Extracted material below:
What follows belongs to an exercise in optimizing a design on an open flow for a short achievable clock period and few clock cycles; a production flow would make more cautious choices.
The RTL was checked by simulation tests, not by an equivalence proof against the original design.
No activity file was given, so power comes from the tool's default toggle rates.

===== constraint.sdc =====
create_clock -name core_clock -period 10.0 [get_ports {clk}]
set_input_delay 2.0000 -clock core_clock [delete_from_list [all_inputs] [get_ports {clk}]]
set_output_delay 2.0000 -clock core_clock [all_outputs]
set_load 0.01 [all_outputs]

===== config.mk =====
export PLATFORM = sky130hd
export DESIGN_NAME = MIPS_CPU
export DESIGN_NICKNAME = MIPS_CPU
export VERILOG_FILES = /design/flow/design.v
export SDC_FILE = /design/flow/constraint.sdc
export NUM_CORES = 8
export LEC_CHECK = 0
export CAP_MARGIN = 20
export CORE_MARGIN = 2
export CORE_UTILIZATION = 40
export PLACE_DENSITY = 0.6
export SLEW_MARGIN = 20

===== run.sh =====
#!/bin/bash
# synth_recipe.tcl (not shown) runs the flow's synth.tcl, then flattens the netlist and writes it again
# the make line also repeats each setting of config.mk as NAME=value (left out here)
make -C /OpenROAD-flow-scripts/flow DESIGN_CONFIG=/design/flow/config.mk WORK_HOME=/design/flow/orfs CLKGATE_MAP_FILE= SYNTH_SCRIPT=/design/flow/synth_recipe.tcl finish

===== design.v =====
`timescale 1ns / 1ps
module control(
    input [5:0] OP,
    input [5:0]FUNC,
    output wire  [3:0]ALU_OP,
    output wire  Memtoreg, Memwrite, Alu_src, Regwrite, Syscall, Signedext, Regdst, Beq, Bne, Jr, Jmp, Jal, Shift,  Bgtz, 
    output wire[1:0]Mode
    );
    reg SLL, SRA, SRL, ADD, ADDU, SUB, AND, OR, NOR, SLT, SLTU, JR, SYSCALL, SRLV, SUBU;
    reg R_type;
	wire J,JAL,BEQ,BNE,BGTZ,ADDI,ADDIU,SLTI,ANDI,ORI,LW,SW,SB;
	assign  Mode = (SB)? 2'b00 : 2'b10;
	assign  Memtoreg = LW ;
    assign  Memwrite = SW || SB;
    assign  Alu_src = ADDI || ANDI || ADDIU || SLTI || ORI || LW || SW || SB;
    assign  Regwrite = R_type || JAL || ADDI || ANDI || ADDIU || SLTI || ORI || LW;
    assign  Syscall = SYSCALL;
    assign  Signedext = ADDI || ADDIU || SLTI || LW || SW || SB || BNE || Beq || SUBU || BGTZ;
    assign  Regdst = R_type;
    assign  Beq = BEQ;
    assign  Bne = BNE;
    assign  Jr = JR;
    assign  Jmp = J;
    assign  Jal = JAL;
    assign  Shift = SRLV ;
    assign  Bgtz = BGTZ;
	assign  ALU_OP = (ADD || ADDU || ADDI || ADDIU || LW || SW ||SB) ? 5 :
                (SLL) ? 0 :
                (SRA ) ? 1 :
                (SRL || SRLV) ? 2 :
                (SUB || SUBU) ? 6 :
                (AND || ANDI) ? 7 :
                (OR || ORI) ? 8 :
                (SLT || SLTI) ? 11 :
                (SLTU) ? 12 : 
                NOR ? 10 : 13;
    assign  J = (OP == 2);
    assign  JAL = (OP == 3);
    assign  BEQ = (OP == 4);
    assign  BNE = (OP == 5);
    assign  BGTZ = (OP == 7);
    assign  ADDI = (OP == 8);
    assign  ADDIU = (OP == 9);
    assign  SLTI = (OP == 10);
    assign  ANDI = (OP == 12);
    assign  ORI = (OP == 13);
    assign  LW = (OP == 35);
    assign  SB = (OP == 40);
    assign  SW = (OP == 43);
	always @(*) begin	
        if (OP == 0 && SYSCALL == 0)begin
            R_type = 1;
        end
        else R_type = 0;
	end
	always @(*) begin
		if(OP!=0)begin
			SLL = 0;
			SRA = 0;
			SRL = 0;
			ADD = 0;
			ADDU = 0;
			SUB = 0;
			AND = 0;
			OR = 0;
			NOR = 0;
			SLT = 0;
			SLTU = 0;
			JR = 0;
			SYSCALL = 0;
			SRLV = 0;
			SUBU = 0;
		end		
		else begin
		SLL = (FUNC == 0);
		SRL = (FUNC == 2);
		SRA = (FUNC == 3);
		SRLV = (FUNC == 6);
		JR = (FUNC == 8);
		SYSCALL = (FUNC == 12);
		ADD = (FUNC == 32);
		SUB = (FUNC == 34);
		ADDU = (FUNC == 33);
		SUBU = (FUNC == 35);
		AND = (FUNC == 36);
		OR = (FUNC == 37);
		NOR = (FUNC == 39);
		SLT = (FUNC == 42);
		SLTU = (FUNC == 43);
		end
	end
endmodule
`timescale 1ns / 1ps
module ALU(
	input [31:0] x,
	input [31:0] y,
	input [3:0] aluop,
	input [4:0] shamt,
	output reg [31:0] res1,
	output reg equ
    );
always @(*)
	begin
	equ = (x == y);
	case(aluop)
	0: res1 = y << shamt;
	1: res1 = $signed(y) >>> shamt;
	2: res1 = y >> shamt;
	5: res1 = x + y;
	6: res1 = x - y;
	7: res1 = x & y;
	8: res1 = x | y;
	9: res1 = x ^ y;
	10: res1 = ~(x | y);
	11: res1 = ($signed(x) < $signed(y)) ? 32'd1 : 32'd0;
	12: res1 = (x < y) ? 32'd1 : 32'd0;
	default: res1 = 0;
	endcase  
end
endmodule
`timescale 1ns / 1ps
module DataRelate(
	input [5:0] OP, F,
	input [4:0] EX_WriteNo, MEM_WriteNo, ID_R1No, ID_R2No,
	input EX_Write, MEM_Write,
	output R1_EX, R1_MEM, R2_EX, R2_MEM
    );
wire R1_Used, R2_Used;
assign R1_Used = ~OP[5] & ~OP[4] & ~OP[3] & ~OP[2] & ~OP[1] & ~OP[0] &  F[5] & ~F[4] & ~F[3] & ~F[2] & ~F[1] & ~F[0] |
~OP[5] & ~OP[4] & ~OP[3] & ~OP[2] & ~OP[1] & ~OP[0] &  F[5] & ~F[4] & ~F[3] & ~F[2] & ~F[1] &  F[0] |
~OP[5] & ~OP[4] & ~OP[3] & ~OP[2] & ~OP[1] & ~OP[0] &  F[5] & ~F[4] & ~F[3] & ~F[2] &  F[1] & ~F[0] |
~OP[5] & ~OP[4] & ~OP[3] & ~OP[2] & ~OP[1] & ~OP[0] &  F[5] & ~F[4] & ~F[3] &  F[2] & ~F[1] & ~F[0] |
~OP[5] & ~OP[4] & ~OP[3] & ~OP[2] & ~OP[1] & ~OP[0] &  F[5] & ~F[4] & ~F[3] &  F[2] & ~F[1] &  F[0] |
~OP[5] & ~OP[4] & ~OP[3] & ~OP[2] & ~OP[1] & ~OP[0] &  F[5] & ~F[4] & ~F[3] &  F[2] &  F[1] &  F[0] |
~OP[5] & ~OP[4] & ~OP[3] & ~OP[2] & ~OP[1] & ~OP[0] &  F[5] & ~F[4] &  F[3] & ~F[2] &  F[1] & ~F[0] |
~OP[5] & ~OP[4] & ~OP[3] & ~OP[2] & ~OP[1] & ~OP[0] &  F[5] & ~F[4] &  F[3] & ~F[2] &  F[1] &  F[0] |
~OP[5] & ~OP[4] & ~OP[3] & ~OP[2] & ~OP[1] & ~OP[0] & ~F[5] & ~F[4] &  F[3] & ~F[2] & ~F[1] & ~F[0] |
~OP[5] & ~OP[4] & ~OP[3] & ~OP[2] & ~OP[1] & ~OP[0] & ~F[5] & ~F[4] &  F[3] &  F[2] & ~F[1] & ~F[0] |
~OP[5] & ~OP[4] & ~OP[3] &  OP[2] & ~OP[1] & ~OP[0] |
~OP[5] & ~OP[4] & ~OP[3] &  OP[2] & ~OP[1] &  OP[0] |
~OP[5] & ~OP[4] &  OP[3] & ~OP[2] & ~OP[1] & ~OP[0] |
~OP[5] & ~OP[4] &  OP[3] &  OP[2] & ~OP[1] & ~OP[0] |
~OP[5] & ~OP[4] &  OP[3] & ~OP[2] & ~OP[1] &  OP[0] |
~OP[5] & ~OP[4] &  OP[3] & ~OP[2] &  OP[1] & ~OP[0] |
~OP[5] & ~OP[4] &  OP[3] &  OP[2] & ~OP[1] &  OP[0] |
 OP[5] & ~OP[4] & ~OP[3] & ~OP[2] &  OP[1] &  OP[0] |
 OP[5] & ~OP[4] &  OP[3] & ~OP[2] &  OP[1] &  OP[0] |
~OP[5] & ~OP[4] & ~OP[3] & ~OP[2] & ~OP[1] & ~OP[0] & ~F[5] & ~F[4] & ~F[3] &  F[2] &  F[1] & ~F[0] |
~OP[5] & ~OP[4] & ~OP[3] & ~OP[2] & ~OP[1] & ~OP[0] &  F[5] & ~F[4] & ~F[3] & ~F[2] &  F[1] &  F[0] |
 OP[5] & ~OP[4] &  OP[3] & ~OP[2] & ~OP[1] & ~OP[0] |
~OP[5] & ~OP[4] & ~OP[3] &  OP[2] &  OP[1] &  OP[0];
assign R2_Used = ~OP[5] & ~OP[4] & ~OP[3] & ~OP[2] & ~OP[1] & ~OP[0] & ~F[5] & ~F[4] & ~F[3] & ~F[2] & ~F[1] & ~F[0] |
~OP[5] & ~OP[4] & ~OP[3] & ~OP[2] & ~OP[1] & ~OP[0] & ~F[5] & ~F[4] & ~F[3] & ~F[2] &  F[1] &  F[0] |
~OP[5] & ~OP[4] & ~OP[3] & ~OP[2] & ~OP[1] & ~OP[0] & ~F[5] & ~F[4] & ~F[3] & ~F[2] &  F[1] & ~F[0] |
~OP[5] & ~OP[4] & ~OP[3] & ~OP[2] & ~OP[1] & ~OP[0] &  F[5] & ~F[4] & ~F[3] & ~F[2] & ~F[1] & ~F[0] |
~OP[5] & ~OP[4] & ~OP[3] & ~OP[2] & ~OP[1] & ~OP[0] &  F[5] & ~F[4] & ~F[3] & ~F[2] & ~F[1] &  F[0] |
~OP[5] & ~OP[4] & ~OP[3] & ~OP[2] & ~OP[1] & ~OP[0] &  F[5] & ~F[4] & ~F[3] & ~F[2] &  F[1] & ~F[0] |
~OP[5] & ~OP[4] & ~OP[3] & ~OP[2] & ~OP[1] & ~OP[0] &  F[5] & ~F[4] & ~F[3] &  F[2] & ~F[1] & ~F[0] |
~OP[5] & ~OP[4] & ~OP[3] & ~OP[2] & ~OP[1] & ~OP[0] &  F[5] & ~F[4] & ~F[3] &  F[2] & ~F[1] &  F[0] |
~OP[5] & ~OP[4] & ~OP[3] & ~OP[2] & ~OP[1] & ~OP[0] &  F[5] & ~F[4] & ~F[3] &  F[2] &  F[1] &  F[0] |
~OP[5] & ~OP[4] & ~OP[3] & ~OP[2] & ~OP[1] & ~OP[0] &  F[5] & ~F[4] &  F[3] & ~F[2] &  F[1] & ~F[0] |
~OP[5] & ~OP[4] & ~OP[3] & ~OP[2] & ~OP[1] & ~OP[0] &  F[5] & ~F[4] &  F[3] & ~F[2] &  F[1] &  F[0] |
~OP[5] & ~OP[4] & ~OP[3] & ~OP[2] & ~OP[1] & ~OP[0] & ~F[5] & ~F[4] &  F[3] &  F[2] & ~F[1] & ~F[0] |
~OP[5] & ~OP[4] & ~OP[3] &  OP[2] & ~OP[1] & ~OP[0] |
~OP[5] & ~OP[4] & ~OP[3] &  OP[2] & ~OP[1] &  OP[0] |
 OP[5] & ~OP[4] &  OP[3] & ~OP[2] &  OP[1] &  OP[0] |
~OP[5] & ~OP[4] & ~OP[3] & ~OP[2] & ~OP[1] & ~OP[0] & ~F[5] & ~F[4] & ~F[3] &  F[2] &  F[1] & ~F[0] |
~OP[5] & ~OP[4] & ~OP[3] & ~OP[2] & ~OP[1] & ~OP[0] &  F[5] & ~F[4] & ~F[3] & ~F[2] &  F[1] &  F[0] |
 OP[5] & ~OP[4] &  OP[3] & ~OP[2] & ~OP[1] & ~OP[0];
assign R1_EX = (ID_R1No != 5'h0) & ((ID_R1No == EX_WriteNo) & R1_Used & EX_Write);
assign R1_MEM = (ID_R1No != 5'h0) & ((ID_R1No == MEM_WriteNo) & R1_Used & MEM_Write);
assign R2_EX = (ID_R2No != 5'h0) & ((ID_R2No == EX_WriteNo) & R2_Used & EX_Write);
assign R2_MEM = (ID_R2No != 5'h0) & ((ID_R2No == MEM_WriteNo) & R2_Used & MEM_Write);
endmodule
`timescale 1ns / 1ps
module IF_ID(
	input clk,
	input rst,
	input en,
	input bubble,
	input [31:0] I_PC,
	input [31:0]I_IR,
	output reg [31:0]O_PC,
	output reg [31:0]O_IR
    );
always @(posedge clk or posedge rst)
begin
	if(rst)
	begin
		O_PC <= 0;
		O_IR <= 0;
	end
	else if(bubble)
	begin
		O_PC <= 0;
		O_IR <= 0;
	end
	else if(~en)
	begin
		O_PC <= I_PC;
		O_IR <= I_IR;
	end
end
endmodule
`timescale 1ns / 1ps
module ID_EX(
	input clk,
	input rst,
	input en,
	input bubble,
	input [31:0] I_PC, I_IR,
	input I_RegWrite, I_MemtoReg, I_MemWrite, 
	input [1:0] I_Mode,
	input I_ALU_SRC, I_BEQ, I_BNE, I_JR, I_JMP, I_JAL, I_BGTZ, I_Shamt,
	input [3:0] I_ALU_OP,
	input I_syscall, 
	input [4:0] I_Wnum,
	input [31:0] I_R1, I_R2, I_Imm,
	input I_R1_EX, I_R1_MEM, I_R2_EX, I_R2_MEM,
	output reg [31:0] O_PC, O_IR,
	output reg O_RegWrite, O_MemtoReg, O_MemWrite,
	output reg [1:0] O_Mode,
	output reg O_ALU_SRC, O_BEQ, O_BNE, O_JR, O_JMP, O_JAL, O_BGTZ, O_Shamt,
	output reg [3:0] O_ALU_OP,
	output reg O_syscall, 
	output reg [4:0] O_Wnum,
	output reg [31:0] O_R1, O_R2, O_Imm,
	output reg R1_EX, R1_MEM, R2_EX, R2_MEM
	);
always @(posedge clk or posedge rst)
begin
	if(rst)
	begin
		O_PC <= 0; O_IR <= 0;
		O_RegWrite <= 0; O_MemtoReg <= 0; O_MemWrite <= 0; O_Mode <= 0;
		O_ALU_SRC <= 0; O_BEQ <= 0; O_BNE <= 0; O_JR <= 0; O_JMP <= 0; O_JAL <= 0; O_BGTZ <= 0; O_Shamt <= 0;
		O_ALU_OP <= 0;
		O_syscall <= 0; 
		O_Wnum <= 0;
		O_R1 <= 0; O_R2 <= 0; O_Imm <= 0;	
		R1_EX <= 0; R1_MEM <= 0; R2_EX <= 0; R2_MEM <= 0;
	end
	else if(bubble)
	begin
		O_PC <= 0; O_IR <= 0;
		O_RegWrite <= 0; O_MemtoReg <= 0; O_MemWrite <= 0; O_Mode <= 0;
		O_ALU_SRC <= 0; O_BEQ <= 0; O_BNE <= 0; O_JR <= 0; O_JMP <= 0; O_JAL <= 0; O_BGTZ <= 0; O_Shamt <= 0;
		O_ALU_OP <= 0;
		O_syscall <= 0; 
		O_Wnum <= 0;
		O_R1 <= 0; O_R2 <= 0; O_Imm <= 0;
		R1_EX <= 0; R1_MEM <= 0; R2_EX <= 0; R2_MEM <= 0;
	end
	else if(~en)
	begin
		O_PC <= I_PC; O_IR <= I_IR;
		O_RegWrite <= I_RegWrite; O_MemtoReg <= I_MemtoReg; O_MemWrite <= I_MemWrite; O_Mode <= I_Mode;
		O_ALU_SRC <= I_ALU_SRC; O_BEQ <= I_BEQ; O_BNE <= I_BNE; O_JR <= I_JR; O_JMP <= I_JMP; O_JAL <= I_JAL; O_BGTZ <= I_BGTZ; O_Shamt <= I_Shamt;
		O_ALU_OP <= I_ALU_OP;
		O_syscall <= I_syscall; 
		O_Wnum <= I_Wnum;
		O_R1 <= I_R1; O_R2 <= I_R2; O_Imm <= I_Imm;
		R1_EX <= I_R1_EX; R1_MEM <= I_R1_MEM; R2_EX <= I_R2_EX; R2_MEM <= I_R2_MEM;
	end
end
endmodule
`timescale 1ns / 1ps
module EX_MEM(
	input clk,
	input rst,
	input en,
	input bubble,
	input [31:0] I_PC, I_IR,
	input I_RegWrite, I_MemtoReg, I_MemWrite, I_JAL, I_Halt,
	input [31:0] I_res1, I_mem_din,
	input [4:0] I_Wnum,
	input [1:0] I_mode,
	output reg [31:0] O_PC, O_IR, 
	output reg O_RegWrite, O_MemtoReg, O_MemWrite, O_JAL, O_Halt,
	output reg [31:0] O_res1, O_mem_din,
	output reg [4:0] O_Wnum,
	output reg [1:0] O_mode
    );
always @(posedge clk or posedge rst)
begin
	if(rst)
	begin
	O_PC <= 0; O_IR <= 0; 
	O_RegWrite <= 0; O_MemtoReg <= 0; O_MemWrite <= 0; O_JAL <= 0; O_Halt <= 0; 
	O_res1 <= 0; O_mem_din <= 0; 
	O_Wnum <= 0; 
	O_mode <= 0; 
	end
	else if(bubble)
	begin
	O_PC <= 0; O_IR <= 0; 
	O_RegWrite <= 0; O_MemtoReg <= 0; O_MemWrite <= 0; O_JAL <= 0; O_Halt <= 0; 
	O_res1 <= 0; O_mem_din <= 0; 
	O_Wnum <= 0; 
	O_mode <= 0; 
	end
	else if(~en)
	begin
	O_PC <= I_PC; O_IR <= I_IR; 
	O_RegWrite <= I_RegWrite; O_MemtoReg <= I_MemtoReg; O_MemWrite <= I_MemWrite; O_JAL <= I_JAL; O_Halt <= I_Halt; 
	O_res1 <= I_res1; O_mem_din <= I_mem_din; 
	O_Wnum <= I_Wnum; 
	O_mode <= I_mode; 
	end
end
endmodule
`timescale 1ns / 1ps
module MEM_WB(
	input clk,
	input rst,
	input en,
	input bubble,
	input [31:0] I_PC, I_IR,
	input I_RegWrite, I_MemtoReg, I_jal, 
	input [31:0] I_res1, I_MemOut,
	input [4:0] I_Wnum,
	output reg [31:0] O_PC, O_IR,
	output reg O_RegWrite, O_MemtoReg, O_jal, 
	output reg [31:0] O_res1, O_MemOut,
	output reg [4:0] O_Wnum
    );
always @(posedge clk or posedge rst)
begin
	if(rst)
	begin
	O_PC <= 0; O_IR <= 0;
	O_RegWrite <= 0; O_MemtoReg <= 0; O_jal <= 0; 
	O_res1 <= 0; O_MemOut <= 0;
	O_Wnum <= 0;
	end
	else if(bubble)
	begin
	O_PC <= 0; O_IR <= 0;
	O_RegWrite <= 0; O_MemtoReg <= 0; O_jal <= 0; 
	O_res1 <= 0; O_MemOut <= 0;
	O_Wnum <= 0;
	end
	else if(~en)
	begin
	O_PC <= I_PC; O_IR <= I_IR;
	O_RegWrite <= I_RegWrite; O_MemtoReg <= I_MemtoReg; O_jal <= I_jal; 
	O_res1 <= I_res1; O_MemOut <= I_MemOut;
	O_Wnum <= I_Wnum;
	end
end
endmodule
`timescale 1ns / 1ps
module RegFile(
	input [4:0] R1_num,
	input [4:0] R2_num,
	input [4:0] W_num,
	input [31:0] Din,
	input WE,
	input clk,
	output [31:0] R1_data,
	output [31:0] R2_data
    );
reg [31:0] Reg [1:31];
always @(posedge clk)
begin
	if(WE && W_num != 5'd0) Reg[W_num] <= Din;
end
assign R1_data = (R1_num == 5'd0) ? 32'd0 :
                 (WE && W_num == R1_num) ? Din : Reg[R1_num];
assign R2_data = (R2_num == 5'd0) ? 32'd0 :
                 (WE && W_num == R2_num) ? Din : Reg[R2_num];
endmodule
`timescale 1ns / 1ps
module LedData(Syscall, R1, R2, clk, clr, data);
    input Syscall, clk, clr;
    input [31:0] R1, R2;
    output reg [31:0]data;
    wire show;
    assign show = Syscall & (R1 == 34);
    always @(posedge clr or posedge clk) begin
		if(clr == 1) begin
			data <= 0;
		end
		else if(show == 1) begin
			data <= R2;
		end
	end
endmodule
`timescale 1ns / 1ps
module Counter(running, clk, clr, count);
    input running,clk,clr;
    output reg [31:0] count;
    always @(posedge clk) begin
     if(clr) count <= 0;
      else  if(running) count <= count+1;
    end
endmodule
`timescale 1ns / 1ps
module RAM
    (Addr, data_in, Mode, memWrite,  clk, clr, data_out,mem_probe,probe);
    parameter
        byte_mode       = 2'b00,
        dbyte_mode      = 2'b01,
        word_mode       = 2'b10,
        Addr_Width      = 7;
    input [31:0] data_in;
    input [Addr_Width - 1 : 0] Addr;
    input [1:0] Mode;
    input memWrite,  clk, clr;
    output wire [31:0] data_out;
    output wire [31:0] mem_probe ;
    input  wire [Addr_Width - 3:0] probe;
    wire [31:0] words [0:2**(Addr_Width - 2)-1];
    wire [31:0] select;
    wire [Addr_Width - 3:0]index;
    assign index = Addr[Addr_Width - 1:2];
    assign select = words[index];
    assign mem_probe = words[probe];
    reg [31:0] merged;
    always @(*) begin
        merged = select;
        case(Mode)
            dbyte_mode: begin
                if(Addr[1:1]==0) merged[15:0] = data_in[15:0];
                else merged[31:16] = data_in[15:0];
            end
            word_mode: merged = data_in;
            byte_mode: begin
                case(Addr[1:0])
                    2'd0: merged[7:0] = data_in[7:0];
                    2'd1: merged[15:8] = data_in[7:0];
                    2'd2: merged[23:16] = data_in[7:0];
                    default: merged[31:24] = data_in[7:0];
                endcase
            end
            default: merged = select;
        endcase
    end
    genvar w;
    generate
        for (w = 0; w < 2**(Addr_Width - 2); w = w + 1) begin : g_word
            reg [31:0] word;
            always @(posedge clk or posedge clr) begin
                if(clr) word <= 32'h0;
                else if(memWrite && index == w) word <= merged;
            end
            assign words[w] = word;
        end
    endgenerate
    wire [15:0] out_31_16;
    wire [7:0] out_7_0, out_15_8;
    assign out_7_0 = (Mode == byte_mode)?(
                 (Addr[1:0] == 2'b00)?select[7:0]:
                            ((Addr[1:0] == 2'b01)?select[15:8]:
                                ((Addr[1:0] == 2'b10)?select[23:16]:select[31:24]))):
                            ((Mode == dbyte_mode)?
                            ((Addr[1] == 0)?select[7:0]:select[23:16]):select[7:0]);
    assign out_15_8 = (Mode == byte_mode)?(8'b0):
                            ((Mode == dbyte_mode)?
                            ((Addr[1] == 1)?select[31:24]:select[15:8]):select[15:8]);
    assign out_31_16 = (Mode == word_mode)?select[31:16]:16'b0;
    assign data_out = {out_31_16, out_15_8, out_7_0};
endmodule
End of Extracted material.
**Description of the task:** All lines above between those holding "SLTI = (OP == 10);" and "SRLV = (FUNC == 6);", inclusive, must be set down unchanged, and no other line may be included.

**Response for this exercise:**
    assign  SLTI = (OP == 10);
    assign  ANDI = (OP == 12);
    assign  ORI = (OP == 13);
    assign  LW = (OP == 35);
    assign  SB = (OP == 40);
    assign  SW = (OP == 43);
	always @(*) begin	
        if (OP == 0 && SYSCALL == 0)begin
            R_type = 1;
        end
        else R_type = 0;
	end
	always @(*) begin
		if(OP!=0)begin
			SLL = 0;
			SRA = 0;
			SRL = 0;
			ADD = 0;
			ADDU = 0;
			SUB = 0;
			AND = 0;
			OR = 0;
			NOR = 0;
			SLT = 0;
			SLTU = 0;
			JR = 0;
			SYSCALL = 0;
			SRLV = 0;
			SUBU = 0;
		end		
		else begin
		SLL = (FUNC == 0);
		SRL = (FUNC == 2);
		SRA = (FUNC == 3);
		SRLV = (FUNC == 6);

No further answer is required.